You probably don’t know the name of Jeff Lipsky, but you owe him an enormous debt of gratitude. Over the last 30 years, as a distribution executive for various companies, he has been responsible for acquiring and marketing many of the arthouse films of the 1970s, 1980s and 1990s. It’s not much of a stretch to say that he invented the model of modern American independent cinema, shepherding films like A Woman Under the Influence, Stranger Than Paradise, Life Is Sweet, My Life as a Dog and many many more. So should you go see his own film, Flannel Pajamas, merely on that basis? Of course not. But you will want to keep in mind that this is a film made by someone who cut his teeth in the business with John Cassavetes and matured with Mike Leigh (whose producer Simon Channing-Williams is this film’s executive producer). In other words, while you may well dislike this film (many viewers have, as you can read on the Internet), that doesn’t make it a failure at what it set out to do. Flannel Pajamas charts the history of a romantic relationship between two thirtysomething New Yorkers, from meeting at a blind date through marriage and on to…well, not to give away too much. When I saw Lipsky’s first film, Childhood’s End (1997), I was repelled by the characters but had to recognize the rigor with which he presented them. The couple under dissection here is easier to take, but certainly far from the bipedal puppy dogs who populate most movies about love. The actors are Justin Kirk, who plays Andy on the Showtime series Weeds and was in the HBO production of Angels in America, and Julianne Nicholson, who will be familiar to television viewers for recurring roles on Law and Order: Criminal Intent and Ally McBeal.

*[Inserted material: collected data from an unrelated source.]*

Source: an optimization exercise on an open RTL-to-GDS flow (aim: small area, a short achievable clock period and few clock cycles per item). Production flows keep margins and buffers that such runs may drop. In this exercise RTL edits were held to simulation tests only and were not proved equivalent to the original.

## flow/design.v (module list and top-level ports; edited modules follow where they fit)
// module rs_xor2: 3 lines
// module rs_xnor2: 3 lines
// module rs_nand2: 3 lines
// module rs_nor2: 3 lines
// module rs_ornot: 3 lines
// module rs_nor2b: 3 lines
// module rs_a22o: 3 lines
// module rs_inv: 3 lines
// module far_rs_dec: 4991 lines
module far_rs_dec (
    input  wire         clk,
    input  wire         rst,
    input  wire         in_valid,
    output wire         in_ready,
    input  wire [159:0] in_cw,
    output reg          out_valid,
    output reg  [127:0] out_data,
    output reg  [1:0]   out_status,
    output reg  [19:0]  out_err_mask
);
  // ...
==> flow/flow/run.sh <==
#!/bin/bash
# The standard layout (standard.sh, standard synthesis included), with two
# changes passed to ORFS as make variables:
#  - every input and output port gets a sky130_fd_sc_hd__buf_1 buffer;
#  - CTS clusters up to 35 sinks per buffer and adds no dummy loads.
set -euo pipefail
bash standard.sh \
    "BUFFER_PORTS_ARGS=-buffer_cell sky130_fd_sc_hd__buf_1" \
    "CTS_ARGS=-sink_clustering_enable -sink_clustering_size 35 -sink_clustering_max_diameter 60 -repair_clock_nets -dont_use_dummy_load" \
    finish > standard.log 2>&1
==> flow/standard.sh <==
#!/bin/bash
# synth_recipe.tcl (not shown) runs the flow's synth.tcl, then flattens the netlist and writes it again
# the make line also repeats each setting of config.mk as NAME=value (left out here)
make -C /OpenROAD-flow-scripts/flow DESIGN_CONFIG=/design/flow/config.mk WORK_HOME=/design/flow/orfs CLKGATE_MAP_FILE= SYNTH_SCRIPT=/design/flow/synth_recipe.tcl "${@:-finish}"
==> flow/config.mk <==
export PLATFORM = sky130hd
export DESIGN_NAME = far_rs_dec
export DESIGN_NICKNAME = far_rs_dec
export VERILOG_FILES = /design/flow/design.v
export SDC_FILE = /design/flow/constraint.sdc
export NUM_CORES = 4
export LEC_CHECK = 0
export CAP_MARGIN = 20
export CORE_MARGIN = 2
export CORE_UTILIZATION = 45
export SLEW_MARGIN = 20
export SYNTH_HIERARCHICAL = 1
export SYNTH_MINIMUM_KEEP_SIZE = 0
==> flow/constraint.sdc <==
create_clock -name core_clock -period 56.0 [get_ports {clk}]
set_input_delay 11.2000 -clock core_clock [delete_from_list [all_inputs] [get_ports {clk}]]
set_output_delay 11.2000 -clock core_clock [all_outputs]
set_load 0.01 [all_outputs]
What follows belongs to an exercise in optimizing a design on an open flow for small area and a short achievable clock period; a production flow would make more cautious choices. Only simulation tests tie the RTL to the original design; equivalence was not proved. Power is estimated from default activity; no workload was simulated.

==> design/flow/design.v <==
module can_fd_rx (
    input  wire        clk,
    input  wire        rst,
    input  wire        fd_en,
    input  wire        pex_en,
    input  wire        rx_valid,
    input  wire        rx_bit,
    output reg         ev_hdr,
    output reg  [28:0] hdr_ident,
    output reg         hdr_ide,
    output reg         hdr_rtr,
    output reg         hdr_fdf,
    output reg         hdr_brs,
    output reg         hdr_esi,
    output reg  [3:0]  hdr_dlc,
    output reg  [6:0]  hdr_len,
    output reg         ev_word,
    output reg  [3:0]  word_idx,
    output reg  [31:0] word_data,
    output reg         ev_ack,
    output reg         ev_valid,
    output reg         ev_end,
    output reg         ev_eofdom,
    output reg         ev_pex,
    output reg         ev_err,
    output reg  [3:0]  err_kind,
    output reg  [4:0]  err_field
);
    localparam [4:0] F_SOF         = 5'h00;
    localparam [4:0] F_BASE_ID     = 5'h01;
    localparam [4:0] F_RTR_SRR     = 5'h02;
    localparam [4:0] F_IDE         = 5'h03;
    localparam [4:0] F_EXT_ID      = 5'h04;
    localparam [4:0] F_RTR2        = 5'h05;
    localparam [4:0] F_FDF         = 5'h06;
    localparam [4:0] F_RES         = 5'h07;
    localparam [4:0] F_BRS         = 5'h08;
    localparam [4:0] F_ESI         = 5'h09;
    localparam [4:0] F_DLC         = 5'h0A;
    localparam [4:0] F_DATA        = 5'h0B;
    localparam [4:0] F_STUFF_COUNT = 5'h0C;
    localparam [4:0] F_CRC         = 5'h0D;
    localparam [4:0] F_CRC_DELIM   = 5'h0E;
    localparam [4:0] F_ACK         = 5'h0F;
    localparam [4:0] F_ACK_DELIM   = 5'h10;
    localparam [4:0] F_EOF         = 5'h11;
    localparam [3:0] E_STUFF       = 4'h3;
    localparam [3:0] E_FORM        = 4'h4;
    localparam [3:0] E_CRC         = 4'h5;
    localparam [3:0] E_STUFF_COUNT = 4'h6;
    localparam [14:0] POLY15 = 15'h4599;
    localparam [16:0] POLY17 = 17'h1685B;
    localparam [20:0] POLY21 = 21'h102899;
    function [6:0] data_len;
        input [3:0] d;
        input       fd;
        input       remote;
        begin
            if (fd) begin
                case (d)
                    4'd9:    data_len = 7'd12;
                    4'd10:   data_len = 7'd16;
                    4'd11:   data_len = 7'd20;
                    4'd12:   data_len = 7'd24;
                    4'd13:   data_len = 7'd32;
                    4'd14:   data_len = 7'd48;
                    4'd15:   data_len = 7'd64;
                    default: data_len = {3'd0, d};
                endcase
            end else if (remote) begin
                data_len = 7'd0;
            end else if (d > 4'd8) begin
                data_len = 7'd8;
            end else begin
                data_len = {3'd0, d};
            end
        end
    endfunction
    function [14:0] crc15_step;
        input [14:0] c;
        input        b;
        begin
            crc15_step = {c[13:0], 1'b0} ^ ((b ^ c[14]) ? POLY15 : 15'd0);
        end
    endfunction
    function [16:0] crc17_step;
        input [16:0] c;
        input        b;
        begin
            crc17_step = {c[15:0], 1'b0} ^ ((b ^ c[16]) ? POLY17 : 17'd0);
        end
    endfunction
    function [20:0] crc21_step;
        input [20:0] c;
        input        b;
        begin
            crc21_step = {c[19:0], 1'b0} ^ ((b ^ c[20]) ? POLY21 : 21'd0);
        end
    endfunction
    reg        active;      
    reg [4:0]  cur;         
    reg [9:0]  left;        
    reg [20:0] acc;         
    reg        dyn;         
    reg        fixed;       
    reg        tail;        
    reg        msg_open;    
    reg [2:0]  run;
    reg        last;
    reg [4:0]  sfield;      
    reg [2:0]  stuffc;      
    reg [4:0]  tailn;       
    reg        wide;        
    reg [3:0]  crc_err;
    reg [14:0] crc15;
    reg [16:0] crc17;
    reg [20:0] crc21;
    reg [3:0]  sc;
    reg [10:0] base;
    reg        b2;
    reg        ide;
    reg [17:0] ext;
    reg        rtr;
    reg        fd;
    reg        brs;
    reg        esi;
    reg [6:0]  n;
    reg [7:0]  byte_sr;
    reg [2:0]  nb;
    reg [6:0]  k;           
    reg [31:0] word;        
    reg        a_n, dyn_n, fixed_n, tail_n, msg_n, last_n, wide_n, fd_n;
    reg [4:0]  cur_n, sfield_n, tailn_n;
    reg [9:0]  left_n;
    reg [20:0] acc_n;
    reg [2:0]  run_n, stuffc_n, nb_n;
    reg [3:0]  crc_err_n, sc_n;
    reg [14:0] crc15_n;
    reg [16:0] crc17_n;
    reg [20:0] crc21_n;
    reg [10:0] base_n;
    reg        b2_n, ide_n, rtr_n, brs_n, esi_n;
    reg [17:0] ext_n;
    reg [6:0]  n_n, k_n;
    reg [7:0]  byte_n;
    reg [31:0] word_n;
    reg        e_hdr, e_word, e_ack, e_valid, e_end, e_eofdom, e_pex, e_err;
    reg [3:0]  e_kind;
    reg [4:0]  e_field;
    reg [3:0]  e_widx;
    reg [31:0] e_wdata;
    reg [3:0]  e_dlc;
    reg [9:0]  lft;
    reg [20:0] v;
    reg [2:0]  gray_cnt;
    task go;
        input [4:0] code;
        input [9:0] bits;
        begin
            cur_n  = code;
            left_n = bits;
        end
    endtask
    task fail;
        input [3:0] kind;
        input [4:0] field;
        begin
            e_err   = 1'b1;
            e_kind  = kind;
            e_field = field;
            a_n     = 1'b0;
        end
    endtask
    task bad;
        input [4:0] field;
        begin
            if (pex_en) begin
                e_pex = 1'b1;
                a_n   = 1'b0;
            end else
                fail(E_FORM, field);
        end
    endtask
    task end_data;
        begin
            msg_n = 1'b0;
            if (fd_n) begin
                dyn_n    = 1'b0;
                fixed_n  = 1'b1;
                sfield_n = F_STUFF_COUNT;
                wide_n   = (n_n > 7'd16);
                tailn_n  = 5'd0;
                go(F_STUFF_COUNT, 10'd4);
            end else begin
                go(F_CRC, 10'd15);
            end
        end
    endtask
    always @* begin
        a_n = active; cur_n = cur; left_n = left; acc_n = acc;
        dyn_n = dyn; fixed_n = fixed; tail_n = tail; msg_n = msg_open;
        run_n = run; last_n = last; sfield_n = sfield; stuffc_n = stuffc;
        tailn_n = tailn; wide_n = wide; crc_err_n = crc_err;
        crc15_n = crc15; crc17_n = crc17; crc21_n = crc21; sc_n = sc;
        base_n = base; b2_n = b2; ide_n = ide; ext_n = ext; rtr_n = rtr;
        fd_n = fd; brs_n = brs; esi_n = esi; n_n = n;
        byte_n = byte_sr; nb_n = nb; k_n = k; word_n = word;
        e_hdr = 1'b0; e_word = 1'b0; e_ack = 1'b0; e_valid = 1'b0;
        e_end = 1'b0; e_eofdom = 1'b0; e_pex = 1'b0; e_err = 1'b0;
        e_kind = 4'd0; e_field = 5'd0; e_widx = 4'd0; e_wdata = 32'd0;
        e_dlc = 4'd0;
        lft = 10'd0; v = 21'd0; gray_cnt = 3'd0;
        if (rx_valid) begin
            if (!active) begin
                if (!rx_bit) begin
                    a_n = 1'b1; dyn_n = 1'b1; fixed_n = 1'b0; tail_n = 1'b0;
                    msg_n = 1'b1; last_n = 1'b0; run_n = 3'd1;
                    sfield_n = F_SOF; stuffc_n = 3'd0; tailn_n = 5'd0;
                    crc_err_n = 4'd0; fd_n = 1'b0; wide_n = 1'b0;
                    brs_n = 1'b0; esi_n = 1'b0;
                    crc15_n = crc15_step(15'd0, 1'b0);
                    crc17_n = crc17_step(17'h10000, 1'b0);
                    crc21_n = crc21_step(21'h100000, 1'b0);
                    nb_n = 3'd0; k_n = 7'd0; word_n = 32'd0;
                    go(F_BASE_ID, 10'd11);
                end
            end else if (fixed) begin
                fixed_n = 1'b0;
                if (rx_bit == last)
                    fail(E_STUFF, sfield);
                else
                    last_n = rx_bit;
            end else if (dyn && run == 3'd5) begin
                if (rx_bit == last)
                    fail(E_STUFF, sfield);
                else begin
                    last_n = rx_bit;
                    run_n = 3'd1;
                    stuffc_n = stuffc + 3'd1;
                    if (msg_open) begin
                        crc17_n = crc17_step(crc17, rx_bit);
                        crc21_n = crc21_step(crc21, rx_bit);
                    end
                    if (tail) dyn_n = 1'b0;
                end
            end else begin
                if (dyn) begin
                    run_n = (rx_bit == last) ? run + 3'd1 : 3'd1;
                    if (msg_open) begin
                        crc15_n = crc15_step(crc15, rx_bit);
                        crc17_n = crc17_step(crc17, rx_bit);
                        crc21_n = crc21_step(crc21, rx_bit);
                    end
                end
                last_n = rx_bit;
                sfield_n = cur;
                lft = left - 10'd1;
                left_n = lft;
                v = {acc[19:0], rx_bit};
                if (cur == F_EOF) begin
                    if (!rx_bit) begin
                        if (lft != 10'd0) begin
                            fail(E_FORM, F_EOF);
                        end else begin
                            e_eofdom = 1'b1;
                            a_n = 1'b0;
                        end
                    end else if (lft == 10'd1) begin
                        e_valid = 1'b1;
                    end else if (lft == 10'd0) begin
                        e_end = 1'b1;
                        a_n = 1'b0;
                    end
                end else begin
                    if (cur == F_DATA) begin
                        byte_n = {byte_sr[6:0], rx_bit};
                        nb_n = nb + 3'd1;
                        if (nb == 3'd7) begin
                            case (k[1:0])
                                2'd0: word_n = {24'd0, byte_n};
                                2'd1: word_n = {16'd0, byte_n, word[7:0]};
                                2'd2: word_n = {8'd0, byte_n, word[15:0]};
                                default: word_n = {byte_n, word[23:0]};
                            endcase
                            k_n = k + 7'd1;
                            if (k_n[1:0] == 2'd0 || k_n == n) begin
                                e_word = 1'b1;
                                e_widx = k[5:2];
                                e_wdata = word_n;
                            end
                        end
                    end else begin
                        acc_n = v;
                        if (fd && (cur == F_STUFF_COUNT || cur == F_CRC)) begin
                            tailn_n = tailn + 5'd1;
                            if (tailn_n[1:0] == 2'd0 &&
                                tailn_n < (wide ? 5'd25 : 5'd21))
                                fixed_n = 1'b1;
                        end
                        if (fd && cur == F_STUFF_COUNT) begin
                            crc17_n = crc17_step(crc17, rx_bit);
                            crc21_n = crc21_step(crc21, rx_bit);
                        end
                    end
                    if (lft == 10'd0) begin
                        case (cur)
                            F_BASE_ID: begin
                                base_n = v[10:0];
                                go(F_RTR_SRR, 10'd1);
                            end
                            F_RTR_SRR: begin
                                b2_n = rx_bit;
                                go(F_IDE, 10'd1);
                            end
                            F_IDE: begin
                                ide_n = rx_bit;
                                if (rx_bit)
                                    go(F_EXT_ID, 10'd18);
                                else begin
                                    rtr_n = b2;
                                    go(F_FDF, 10'd1);
                                end
                            end
                            F_EXT_ID: begin
                                ext_n = v[17:0];
                                go(F_RTR2, 10'd1);
                            end
                            F_RTR2: begin
                                rtr_n = rx_bit;
                                go(F_FDF, 10'd1);
                            end
                            F_FDF: begin
                                if (rx_bit) begin
                                    if (!fd_en)
                                        bad(F_FDF);
                                    else begin
                                        fd_n = 1'b1;
                                        go(F_RES, 10'd1);
                                    end
                                end else if (ide)
                                    go(F_RES, 10'd1);
                                else
                                    go(F_DLC, 10'd4);
                            end
                            F_RES: begin
                                if (!fd)
                                    go(F_DLC, 10'd4);
                                else if (rx_bit)
                                    bad(F_RES);
                                else
                                    go(F_BRS, 10'd1);
                            end
                            F_BRS: begin
                                brs_n = rx_bit;
                                go(F_ESI, 10'd1);
                            end
                            F_ESI: begin
                                esi_n = rx_bit;
                                go(F_DLC, 10'd4);
                            end
                            F_DLC: begin
                                e_dlc = v[3:0];
                                n_n = data_len(v[3:0], fd, rtr);
                                e_hdr = 1'b1;
                                if (n_n != 7'd0)
                                    go(F_DATA, {n_n, 3'b000});
                                else
                                    end_data;
                            end
                            F_DATA: begin
                                end_data;
                            end
                            F_STUFF_COUNT: begin
                                sc_n = v[3:0];
                                go(F_CRC, wide ? 10'd21 : 10'd17);
                            end
                            F_CRC: begin
                                if (!fd) begin
                                    crc_err_n = (v[14:0] != crc15) ? E_CRC : 4'd0;
                                    tail_n = 1'b1;
                                    if (run_n != 3'd5) dyn_n = 1'b0;
                                end else begin
                                    gray_cnt = sc[3:1] ^ (sc[3:1] >> 1) ^ (sc[3:1] >> 2);
                                    if ((^sc) || gray_cnt != stuffc)
                                        crc_err_n = E_STUFF_COUNT;
                                    else if (wide ? (v[20:0] != crc21) : (v[16:0] != crc17))
                                        crc_err_n = E_CRC;
                                    else
                                        crc_err_n = 4'd0;
                                end
                                go(F_CRC_DELIM, 10'd1);
                            end
                            F_CRC_DELIM: begin
                                if (!rx_bit)
                                    fail(E_FORM, F_CRC_DELIM);
                                else begin
                                    if (crc_err == 4'd0) e_ack = 1'b1;
                                    go(F_ACK, 10'd1);
                                end
                            end
                            F_ACK: begin
                                go(F_ACK_DELIM, 10'd1);
                            end
                            F_ACK_DELIM: begin
                                if (!rx_bit)
                                    fail(E_FORM, F_ACK_DELIM);
                                else if (crc_err != 4'd0)
                                    fail(crc_err, F_ACK_DELIM);
                                else
                                    go(F_EOF, 10'd7);
                            end
                            default: begin
                                a_n = 1'b0;
                            end
                        endcase
                    end
                end
            end
        end
    end
    always @(posedge clk) begin
        if (rst) begin
            active    <= 1'b0;
            ev_hdr    <= 1'b0;
            ev_word   <= 1'b0;
            ev_ack    <= 1'b0;
            ev_valid  <= 1'b0;
            ev_end    <= 1'b0;
            ev_eofdom <= 1'b0;
            ev_pex    <= 1'b0;
            ev_err    <= 1'b0;
        end else begin
            active    <= a_n;
            ev_hdr    <= e_hdr;
            ev_word   <= e_word;
            ev_ack    <= e_ack;
            ev_valid  <= e_valid;
            ev_end    <= e_end;
            ev_eofdom <= e_eofdom;
            ev_pex    <= e_pex;
            ev_err    <= e_err;
        end
        cur <= cur_n; left <= left_n; acc <= acc_n;
        dyn <= dyn_n; fixed <= fixed_n; tail <= tail_n; msg_open <= msg_n;
        run <= run_n; last <= last_n; sfield <= sfield_n; stuffc <= stuffc_n;
        tailn <= tailn_n; wide <= wide_n; crc_err <= crc_err_n;
        crc15 <= crc15_n; crc17 <= crc17_n; crc21 <= crc21_n; sc <= sc_n;
        base <= base_n; b2 <= b2_n; ide <= ide_n; ext <= ext_n; rtr <= rtr_n;
        fd <= fd_n; brs <= brs_n; esi <= esi_n; n <= n_n;
        byte_sr <= byte_n; nb <= nb_n; k <= k_n; word <= word_n;
        if (e_hdr) begin
            hdr_ident <= ide ? {base, ext} : {18'd0, base};
            hdr_ide   <= ide;
            hdr_rtr   <= rtr;
            hdr_fdf   <= fd;
            hdr_brs   <= brs;
            hdr_esi   <= esi;
            hdr_dlc   <= e_dlc;
            hdr_len   <= n_n;
        end
        if (e_word) begin
            word_idx  <= e_widx;
            word_data <= e_wdata;
        end
        if (e_err) begin
            err_kind  <= e_kind;
            err_field <= e_field;
        end
    end
endmodule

Both make the most of a demanding script. That may or may not be something you want to see on screen; you also may not be interested in hearing a lot of articulate dialogue that doesn’t always find its target. (If you’re able to make yourself clearly understood every time you speak to your partner, you need to run seminars explaining to the rest of us how to do it.)



Fired!

“Getting fired is god’s way of saying you should be doing something else,” says one of the more optimistic interviewees in this documentary about that event that ranks between death and taxes on the list of life experiences we all least look forward to. In the case of comedienne Annabelle Gurwitch, it apparently meant that god wanted her to write a newspaper column, develop a Broadway production, write a book and now put together a movie, all flowing from the same humiliating moment when Woody Allen decided he’d rather not have her appear in his new play after all. (In a recreation of the moment, the adjective “retarded” is used to assess her audition.) It didn’t take long for Gurwitch to realize that being fired in such a way gave her a great cocktail party story—and that an awful lot of people have equally entertaining stories to tell about losing various jobs. (As Judy Gold puts it, “Pain plus time equals comedy.”) Much of Fired! plays like outtakes from The Aristocrats, or maybe an unsold VH1 series called I Love the Unemployment Line, with an endless parade of Comedy Central-familiar faces telling their favorite severance stories. The strength and weakness of the film comes from Gurwitch’s casting her net wide to deal with the enormity of the topic. Some of the comic ideas are either overextended (a very funny story by actor Tate Donovan unnecessarily enacted by sock puppets) or merely stillborn (a skit with Andy Dick involving…well, Andy Dick.) But when the movie gently edges into seriousness with a Michael Moore-ish look at General Motors squeezing concessions out of its union employees and then firing them anyway, it’s surprisingly effective. The biggest surprise comes from an unexpectedly emotional outburst by former Nixon speechwriter Ben Stein: Presumably brought on board to offer an alternative point of view to Clinton labor secretary and NPR commentator Robert Reich, he instead demonstrates the difference between a conservative and the neocons who are hard at work destroying the American way of life. Clocking in at under 72 minutes, Fired! is too slight and erratic to be really worth the price of admission if you’re collecting unemployment yourself, though it’s worth a look to those who don’t have to worry about the cost of a ticket.